> **About this task**
Lines before the one containing "buffers and inverters" are to be left out; that line and every line after it, through the last line below, are to be reproduced exactly.

——

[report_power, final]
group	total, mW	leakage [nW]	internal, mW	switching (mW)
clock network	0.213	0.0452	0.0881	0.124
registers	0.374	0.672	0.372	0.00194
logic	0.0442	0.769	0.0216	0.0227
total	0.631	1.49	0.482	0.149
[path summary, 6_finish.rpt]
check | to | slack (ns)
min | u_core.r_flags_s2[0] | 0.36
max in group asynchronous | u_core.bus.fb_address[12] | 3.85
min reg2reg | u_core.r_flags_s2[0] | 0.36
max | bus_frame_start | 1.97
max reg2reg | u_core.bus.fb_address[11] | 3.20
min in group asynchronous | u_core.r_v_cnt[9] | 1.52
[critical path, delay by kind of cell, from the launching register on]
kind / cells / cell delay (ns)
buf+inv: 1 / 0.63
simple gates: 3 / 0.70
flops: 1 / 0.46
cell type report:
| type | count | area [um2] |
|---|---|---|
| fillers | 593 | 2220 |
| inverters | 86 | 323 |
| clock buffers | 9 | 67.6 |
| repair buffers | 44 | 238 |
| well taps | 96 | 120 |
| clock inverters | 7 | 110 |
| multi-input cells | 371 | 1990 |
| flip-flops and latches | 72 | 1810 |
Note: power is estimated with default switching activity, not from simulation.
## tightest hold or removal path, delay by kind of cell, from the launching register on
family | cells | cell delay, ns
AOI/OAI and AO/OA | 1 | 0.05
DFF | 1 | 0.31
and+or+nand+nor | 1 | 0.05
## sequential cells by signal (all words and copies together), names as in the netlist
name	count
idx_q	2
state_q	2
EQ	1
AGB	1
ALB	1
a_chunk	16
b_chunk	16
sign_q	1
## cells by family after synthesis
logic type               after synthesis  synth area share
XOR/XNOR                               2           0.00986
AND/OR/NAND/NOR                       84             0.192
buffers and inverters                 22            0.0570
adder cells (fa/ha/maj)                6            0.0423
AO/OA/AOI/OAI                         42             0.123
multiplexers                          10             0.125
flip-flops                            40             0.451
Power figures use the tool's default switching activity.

——

> **Exercise answer**
buffers and inverters                 22            0.0570
adder cells (fa/ha/maj)                6            0.0423
AO/OA/AOI/OAI                         42             0.123
multiplexers                          10             0.125
flip-flops                            40             0.451
Power figures use the tool's default switching activity.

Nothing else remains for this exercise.